_Task prompt_:
In the entries that follow, the lines from the one with "wire t_free = !t_v" through the one with "wire [15:0] prem_n" are the ones to write out, exactly and with both ends included. Nothing else should appear.

_ _ _ _

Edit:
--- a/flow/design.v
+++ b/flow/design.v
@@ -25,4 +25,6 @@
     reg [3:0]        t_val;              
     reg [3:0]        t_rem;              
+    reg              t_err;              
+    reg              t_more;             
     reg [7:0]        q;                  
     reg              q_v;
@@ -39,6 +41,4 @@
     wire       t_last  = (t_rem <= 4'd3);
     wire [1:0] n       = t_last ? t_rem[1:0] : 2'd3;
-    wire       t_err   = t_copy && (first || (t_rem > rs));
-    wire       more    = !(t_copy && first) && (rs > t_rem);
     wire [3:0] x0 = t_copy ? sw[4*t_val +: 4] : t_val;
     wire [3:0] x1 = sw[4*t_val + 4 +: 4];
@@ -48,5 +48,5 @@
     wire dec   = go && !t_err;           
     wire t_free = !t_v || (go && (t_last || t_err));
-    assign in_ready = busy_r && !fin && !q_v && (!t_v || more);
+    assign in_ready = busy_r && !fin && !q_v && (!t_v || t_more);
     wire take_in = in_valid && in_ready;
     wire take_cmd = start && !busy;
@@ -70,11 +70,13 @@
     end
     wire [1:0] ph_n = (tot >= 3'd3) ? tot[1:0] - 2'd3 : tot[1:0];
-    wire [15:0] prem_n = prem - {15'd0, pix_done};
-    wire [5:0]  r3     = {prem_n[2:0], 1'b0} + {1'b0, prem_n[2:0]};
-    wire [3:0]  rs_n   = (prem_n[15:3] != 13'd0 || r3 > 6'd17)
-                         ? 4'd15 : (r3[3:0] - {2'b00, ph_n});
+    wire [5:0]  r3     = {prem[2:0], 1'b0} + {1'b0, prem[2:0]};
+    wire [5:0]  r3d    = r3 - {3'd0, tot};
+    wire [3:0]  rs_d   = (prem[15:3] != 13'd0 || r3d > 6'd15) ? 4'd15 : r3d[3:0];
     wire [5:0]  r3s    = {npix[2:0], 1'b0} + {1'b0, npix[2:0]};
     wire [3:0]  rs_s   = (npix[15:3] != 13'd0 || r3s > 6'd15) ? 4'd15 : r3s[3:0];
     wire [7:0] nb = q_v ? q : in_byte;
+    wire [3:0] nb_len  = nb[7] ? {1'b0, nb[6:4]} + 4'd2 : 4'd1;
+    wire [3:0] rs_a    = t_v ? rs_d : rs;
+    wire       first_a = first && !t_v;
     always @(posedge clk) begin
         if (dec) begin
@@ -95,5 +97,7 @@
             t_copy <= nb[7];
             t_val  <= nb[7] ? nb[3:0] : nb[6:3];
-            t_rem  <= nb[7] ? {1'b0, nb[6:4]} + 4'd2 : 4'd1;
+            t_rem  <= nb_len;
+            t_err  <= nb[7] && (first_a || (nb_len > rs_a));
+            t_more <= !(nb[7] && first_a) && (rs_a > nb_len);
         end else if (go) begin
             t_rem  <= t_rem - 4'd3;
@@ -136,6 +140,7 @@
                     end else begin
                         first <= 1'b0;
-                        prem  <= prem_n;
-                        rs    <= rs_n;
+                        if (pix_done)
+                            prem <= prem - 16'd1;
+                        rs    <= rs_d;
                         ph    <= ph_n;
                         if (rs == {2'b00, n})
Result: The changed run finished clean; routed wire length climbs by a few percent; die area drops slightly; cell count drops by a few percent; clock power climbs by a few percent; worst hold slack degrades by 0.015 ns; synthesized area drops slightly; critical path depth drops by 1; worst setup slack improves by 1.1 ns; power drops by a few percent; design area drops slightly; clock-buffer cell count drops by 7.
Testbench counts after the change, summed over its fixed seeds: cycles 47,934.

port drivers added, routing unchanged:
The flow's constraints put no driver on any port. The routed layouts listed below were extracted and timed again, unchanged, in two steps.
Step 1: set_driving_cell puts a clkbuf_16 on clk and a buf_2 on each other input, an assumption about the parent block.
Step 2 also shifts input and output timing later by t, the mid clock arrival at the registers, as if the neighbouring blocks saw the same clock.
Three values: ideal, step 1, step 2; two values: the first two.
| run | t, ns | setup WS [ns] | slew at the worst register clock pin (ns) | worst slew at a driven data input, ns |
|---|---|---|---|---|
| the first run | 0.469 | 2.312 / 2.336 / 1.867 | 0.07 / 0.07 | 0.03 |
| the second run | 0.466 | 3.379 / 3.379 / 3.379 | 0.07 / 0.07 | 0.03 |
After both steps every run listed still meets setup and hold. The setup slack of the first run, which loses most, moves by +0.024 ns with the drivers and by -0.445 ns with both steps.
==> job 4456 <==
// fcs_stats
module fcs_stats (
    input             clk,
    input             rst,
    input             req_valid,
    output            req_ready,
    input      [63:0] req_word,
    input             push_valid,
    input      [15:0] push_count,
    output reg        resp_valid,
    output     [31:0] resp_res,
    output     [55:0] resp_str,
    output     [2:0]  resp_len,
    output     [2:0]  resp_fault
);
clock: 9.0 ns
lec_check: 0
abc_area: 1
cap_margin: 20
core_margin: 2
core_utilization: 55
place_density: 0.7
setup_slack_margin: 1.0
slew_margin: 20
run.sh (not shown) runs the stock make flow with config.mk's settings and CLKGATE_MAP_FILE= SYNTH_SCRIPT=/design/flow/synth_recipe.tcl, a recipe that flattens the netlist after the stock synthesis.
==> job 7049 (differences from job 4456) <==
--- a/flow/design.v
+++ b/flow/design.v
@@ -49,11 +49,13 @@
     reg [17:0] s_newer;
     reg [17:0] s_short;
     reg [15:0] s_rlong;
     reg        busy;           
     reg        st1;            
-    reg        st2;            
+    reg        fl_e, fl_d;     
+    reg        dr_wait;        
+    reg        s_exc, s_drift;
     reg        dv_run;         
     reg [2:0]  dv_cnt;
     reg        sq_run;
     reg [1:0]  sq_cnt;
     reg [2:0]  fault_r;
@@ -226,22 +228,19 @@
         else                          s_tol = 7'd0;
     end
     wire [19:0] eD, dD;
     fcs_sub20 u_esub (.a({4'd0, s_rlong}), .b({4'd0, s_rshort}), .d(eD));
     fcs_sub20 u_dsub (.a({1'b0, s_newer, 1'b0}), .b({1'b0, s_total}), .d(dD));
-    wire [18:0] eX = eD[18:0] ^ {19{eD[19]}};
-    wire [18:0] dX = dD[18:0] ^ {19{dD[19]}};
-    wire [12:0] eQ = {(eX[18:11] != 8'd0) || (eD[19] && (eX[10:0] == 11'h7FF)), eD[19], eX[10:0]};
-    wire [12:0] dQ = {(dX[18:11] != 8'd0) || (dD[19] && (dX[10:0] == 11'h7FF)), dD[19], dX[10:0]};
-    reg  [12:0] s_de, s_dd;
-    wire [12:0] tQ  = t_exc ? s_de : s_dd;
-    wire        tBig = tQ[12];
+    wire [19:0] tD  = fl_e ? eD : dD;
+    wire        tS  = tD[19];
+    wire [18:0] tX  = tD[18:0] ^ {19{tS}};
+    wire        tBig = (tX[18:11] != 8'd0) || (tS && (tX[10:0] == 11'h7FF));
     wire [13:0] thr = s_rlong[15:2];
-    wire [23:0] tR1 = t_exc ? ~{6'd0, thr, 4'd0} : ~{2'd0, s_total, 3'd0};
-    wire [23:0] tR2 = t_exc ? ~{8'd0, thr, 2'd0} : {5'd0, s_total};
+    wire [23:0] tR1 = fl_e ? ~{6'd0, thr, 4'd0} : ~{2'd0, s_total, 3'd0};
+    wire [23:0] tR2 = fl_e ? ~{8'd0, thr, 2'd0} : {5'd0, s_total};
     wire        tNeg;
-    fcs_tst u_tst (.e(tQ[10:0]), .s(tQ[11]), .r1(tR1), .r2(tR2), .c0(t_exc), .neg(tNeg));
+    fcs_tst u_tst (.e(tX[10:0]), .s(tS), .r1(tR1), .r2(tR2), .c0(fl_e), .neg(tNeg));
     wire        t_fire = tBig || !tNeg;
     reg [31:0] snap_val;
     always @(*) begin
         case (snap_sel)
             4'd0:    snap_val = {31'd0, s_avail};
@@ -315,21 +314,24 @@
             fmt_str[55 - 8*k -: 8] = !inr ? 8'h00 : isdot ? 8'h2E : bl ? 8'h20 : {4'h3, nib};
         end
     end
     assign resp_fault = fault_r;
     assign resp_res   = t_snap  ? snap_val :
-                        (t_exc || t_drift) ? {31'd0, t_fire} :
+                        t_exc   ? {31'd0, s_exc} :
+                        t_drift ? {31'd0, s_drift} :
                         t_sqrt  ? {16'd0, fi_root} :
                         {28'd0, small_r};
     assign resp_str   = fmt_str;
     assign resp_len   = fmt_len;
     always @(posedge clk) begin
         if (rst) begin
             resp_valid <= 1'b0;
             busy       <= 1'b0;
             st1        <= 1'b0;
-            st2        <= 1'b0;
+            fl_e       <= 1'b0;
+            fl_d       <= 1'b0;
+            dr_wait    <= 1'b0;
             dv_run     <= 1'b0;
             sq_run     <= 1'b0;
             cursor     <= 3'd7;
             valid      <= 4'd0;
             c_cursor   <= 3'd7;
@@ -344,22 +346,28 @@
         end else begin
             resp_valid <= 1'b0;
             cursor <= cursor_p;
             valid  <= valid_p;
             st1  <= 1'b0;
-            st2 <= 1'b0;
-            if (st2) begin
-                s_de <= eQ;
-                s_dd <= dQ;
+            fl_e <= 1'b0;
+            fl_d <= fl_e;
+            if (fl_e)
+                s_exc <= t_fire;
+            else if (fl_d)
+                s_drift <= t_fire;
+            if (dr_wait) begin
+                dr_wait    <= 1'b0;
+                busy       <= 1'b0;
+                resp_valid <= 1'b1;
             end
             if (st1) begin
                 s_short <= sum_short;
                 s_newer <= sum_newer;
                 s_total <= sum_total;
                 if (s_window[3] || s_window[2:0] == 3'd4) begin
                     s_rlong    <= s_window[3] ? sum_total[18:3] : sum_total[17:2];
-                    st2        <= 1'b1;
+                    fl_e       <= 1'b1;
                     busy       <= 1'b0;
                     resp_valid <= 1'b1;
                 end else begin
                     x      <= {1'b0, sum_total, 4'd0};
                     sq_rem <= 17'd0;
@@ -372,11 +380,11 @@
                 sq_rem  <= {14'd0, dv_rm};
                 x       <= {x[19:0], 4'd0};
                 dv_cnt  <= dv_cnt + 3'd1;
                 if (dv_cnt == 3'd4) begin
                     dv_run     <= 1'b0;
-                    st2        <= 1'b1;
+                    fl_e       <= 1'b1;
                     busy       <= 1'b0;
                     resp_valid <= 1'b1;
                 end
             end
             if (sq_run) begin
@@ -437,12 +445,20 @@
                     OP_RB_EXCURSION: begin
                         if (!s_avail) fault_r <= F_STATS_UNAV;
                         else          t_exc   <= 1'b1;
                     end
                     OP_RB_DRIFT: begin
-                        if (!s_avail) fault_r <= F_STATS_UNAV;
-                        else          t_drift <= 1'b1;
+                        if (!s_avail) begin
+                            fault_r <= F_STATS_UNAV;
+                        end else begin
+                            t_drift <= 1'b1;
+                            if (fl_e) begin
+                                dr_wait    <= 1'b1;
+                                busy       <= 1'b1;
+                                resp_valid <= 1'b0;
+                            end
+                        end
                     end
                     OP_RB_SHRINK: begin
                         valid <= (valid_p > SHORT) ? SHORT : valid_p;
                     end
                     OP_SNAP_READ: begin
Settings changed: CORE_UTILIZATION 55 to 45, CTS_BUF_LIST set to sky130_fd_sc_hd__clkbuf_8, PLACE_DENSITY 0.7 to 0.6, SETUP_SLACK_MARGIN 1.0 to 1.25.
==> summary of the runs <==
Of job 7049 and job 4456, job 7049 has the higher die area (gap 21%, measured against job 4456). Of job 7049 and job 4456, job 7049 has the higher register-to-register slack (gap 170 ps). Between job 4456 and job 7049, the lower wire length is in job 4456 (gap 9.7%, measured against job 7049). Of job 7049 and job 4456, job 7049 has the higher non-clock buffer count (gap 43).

_ _ _ _

_Exercise result_:
     wire t_free = !t_v || (go && (t_last || t_err));
-    assign in_ready = busy_r && !fin && !q_v && (!t_v || more);
+    assign in_ready = busy_r && !fin && !q_v && (!t_v || t_more);
     wire take_in = in_valid && in_ready;
     wire take_cmd = start && !busy;
@@ -70,11 +70,13 @@
     end
     wire [1:0] ph_n = (tot >= 3'd3) ? tot[1:0] - 2'd3 : tot[1:0];
-    wire [15:0] prem_n = prem - {15'd0, pix_done};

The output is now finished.